Saturday afternoon was spent combining the soggy clay from my last play on the wheel with the too-stiff clay out of the bag, then eight more attempts at throwing a decent pot. One of the eight was good enough to keep and practice trimming, but I forgot to take a photo of it before breaking it up. I’ve kept the very first successful cup/cylinder from last weekend, as it’s my very first success. It is actually very slightly wonky, but I won’t tell anyone if you don’t. I forgot to smooth off the lines too, but I quite like that.
Yesterday (Sunday) Mark and I went round to Mum’s to continue working on her garden. The hottest day of the year so far – we had to send out for the factor 50. I really need to take a photo for you, as the garden looks really nice now. We went over on her birthday last Thursday with all three children to give the garden a good makeover, but there are still a few areas that need finishing and are just the two of us to work on it now, with Mum’s help weeding wherever she can reach while sitting down. While Dad was ill and confined to his bed/chair my mum wasn’t allowed out of his sight without him becoming anxious, but he passed away a few weeks ago so we thought a garden makeover would fill her birthday without too much space for sadness. Now I’ve just got to get over there in the evening whenever it doesn’t rain, to water all of her borders and pots. Another reason to reduce my number of rats. It feels really bad when I can’t get over there to keep her company in the evening, but sometimes I’m just so shattered when I get in from work that I don’t feel safe to drive.
Dad was ill for a long time and although they say no-one should need to suffer in this day and age, it’s simply not true; pain and confusion were a huge part of his last months and I have no idea how Mum coped with his constant needs and with all the carers coming in every day. So while his passing leaves the world a poorer place for his absence, it was very much a blessing for him to go and he managed to spend all but his last three weeks at home with Mum. I think we all did most of our grieving while he was still with us (in body if not in mind). The prime concern now is to look after Mum. She seems very small and old these days.
Today I made a plaster block so I can recycle my clay more easily, as I’m getting an ever fuller bucket of slip from washing, trimming and throwing.

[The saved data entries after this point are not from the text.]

### src/rtl/rr_pkg.sv
package rr_pkg;

  // Byte distance between neighbouring routing entries is 1 << SLOT_LG2.
  localparam int unsigned SLOT_LG2 = 2;

  // Address lies inside the routing window and is entry aligned.
  function automatic logic in_window(input logic [31:0] addr,
                                     input logic [31:0] base,
                                     input int unsigned n_slots);
    logic [31:0] off;
    off = addr - base;
    return (addr >= base) && (off[SLOT_LG2-1:0] == '0) &&
           ((off >> SLOT_LG2) < n_slots);
  endfunction

  // Slot number (requester id minus one) addressed inside the window.
  function automatic int unsigned slot_of(input logic [31:0] addr,
                                          input logic [31:0] base);
    logic [31:0] off;
    off = (addr - base) >> SLOT_LG2;
    return int'(off);
  endfunction

endpackage
==> config.mk <==
export PLATFORM = sky130hd
export DESIGN_NAME = async_char_rx
export DESIGN_NICKNAME = d
export VERILOG_FILES = /design/src/rtl/async_char_rx.sv
export SDC_FILE = /design/constraint.sdc
export NUM_CORES = 1
export LEC_CHECK = 0
export ABC_AREA = 0
export BUFFER_PORTS_ARGS = -buffer_cell sky130_fd_sc_hd__buf_4
export CORE_MARGIN = 2
export CORE_UTILIZATION = 30
export DETAILED_ROUTE_END_ITERATION = 10
export PLACE_DENSITY = 0.55
export SETUP_SLACK_MARGIN = 0.05
export SYNTH_ARGS = -nofsm -noshare
export SYNTH_HDL_FRONTEND = slang
export SYNTH_SLANG_ARGS = --single-unit
==> constraint.sdc <==
create_clock -name clk -period 2.15 [get_ports clk]
set_input_delay 0.215 -clock clk [delete_from_list [all_inputs] [get_ports clk]]
set_output_delay 0.215 -clock clk [all_outputs]
set_load 0.02 [all_outputs]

I’ve been puddling the bucket with a potato masher and it’s lovely and smooth, but it will probably be dry before the plaster block is ready for use. Maybe it will help with the next batch.
I’ve also had eight more attempts at throwing pots. Five of them are decent enough to trim later, I think, before they are recycled. Of the other three, one collapsed, one was a very odd shape, and one lump of clay didn’t stick to the bat properly and came adrift while I was trying to centre it. Never mind, it’s keeping me out of mischief. Once I can get a higher success rate I may even try branching out into bowls.